● Exercise directions
Will you return, word for word, only the lines from the top of the data below down to and including the one with "after global routing,0.00482,1291"?

(Stored data entries)
BEGIN
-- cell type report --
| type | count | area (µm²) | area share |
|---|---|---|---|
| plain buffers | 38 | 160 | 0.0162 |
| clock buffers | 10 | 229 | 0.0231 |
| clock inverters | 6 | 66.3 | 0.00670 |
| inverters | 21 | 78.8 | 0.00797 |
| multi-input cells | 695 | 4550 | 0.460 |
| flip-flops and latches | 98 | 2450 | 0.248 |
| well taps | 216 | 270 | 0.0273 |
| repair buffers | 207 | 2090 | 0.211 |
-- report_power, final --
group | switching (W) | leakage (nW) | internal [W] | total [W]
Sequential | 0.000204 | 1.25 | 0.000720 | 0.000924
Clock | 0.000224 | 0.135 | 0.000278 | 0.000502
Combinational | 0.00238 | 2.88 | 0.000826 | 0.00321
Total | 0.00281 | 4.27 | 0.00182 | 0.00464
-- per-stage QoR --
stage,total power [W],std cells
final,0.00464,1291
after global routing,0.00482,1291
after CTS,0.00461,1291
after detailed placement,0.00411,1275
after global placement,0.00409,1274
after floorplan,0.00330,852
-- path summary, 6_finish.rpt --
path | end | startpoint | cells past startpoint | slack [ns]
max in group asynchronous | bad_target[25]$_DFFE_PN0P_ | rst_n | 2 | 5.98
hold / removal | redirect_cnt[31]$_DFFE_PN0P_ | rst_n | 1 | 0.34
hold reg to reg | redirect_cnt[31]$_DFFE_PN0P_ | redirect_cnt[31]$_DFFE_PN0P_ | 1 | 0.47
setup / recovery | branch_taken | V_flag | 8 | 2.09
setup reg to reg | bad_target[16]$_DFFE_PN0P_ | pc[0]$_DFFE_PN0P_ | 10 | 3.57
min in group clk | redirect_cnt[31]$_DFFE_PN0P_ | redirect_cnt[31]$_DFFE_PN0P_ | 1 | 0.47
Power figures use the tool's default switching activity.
END
● Written solution
-- cell type report --
| type | count | area (µm²) | area share |
|---|---|---|---|
| plain buffers | 38 | 160 | 0.0162 |
| clock buffers | 10 | 229 | 0.0231 |
| clock inverters | 6 | 66.3 | 0.00670 |
| inverters | 21 | 78.8 | 0.00797 |
| multi-input cells | 695 | 4550 | 0.460 |
| flip-flops and latches | 98 | 2450 | 0.248 |
| well taps | 216 | 270 | 0.0273 |
| repair buffers | 207 | 2090 | 0.211 |
-- report_power, final --
group | switching (W) | leakage (nW) | internal [W] | total [W]
Sequential | 0.000204 | 1.25 | 0.000720 | 0.000924
Clock | 0.000224 | 0.135 | 0.000278 | 0.000502
Combinational | 0.00238 | 2.88 | 0.000826 | 0.00321
Total | 0.00281 | 4.27 | 0.00182 | 0.00464
-- per-stage QoR --
stage,total power [W],std cells
final,0.00464,1291
after global routing,0.00482,1291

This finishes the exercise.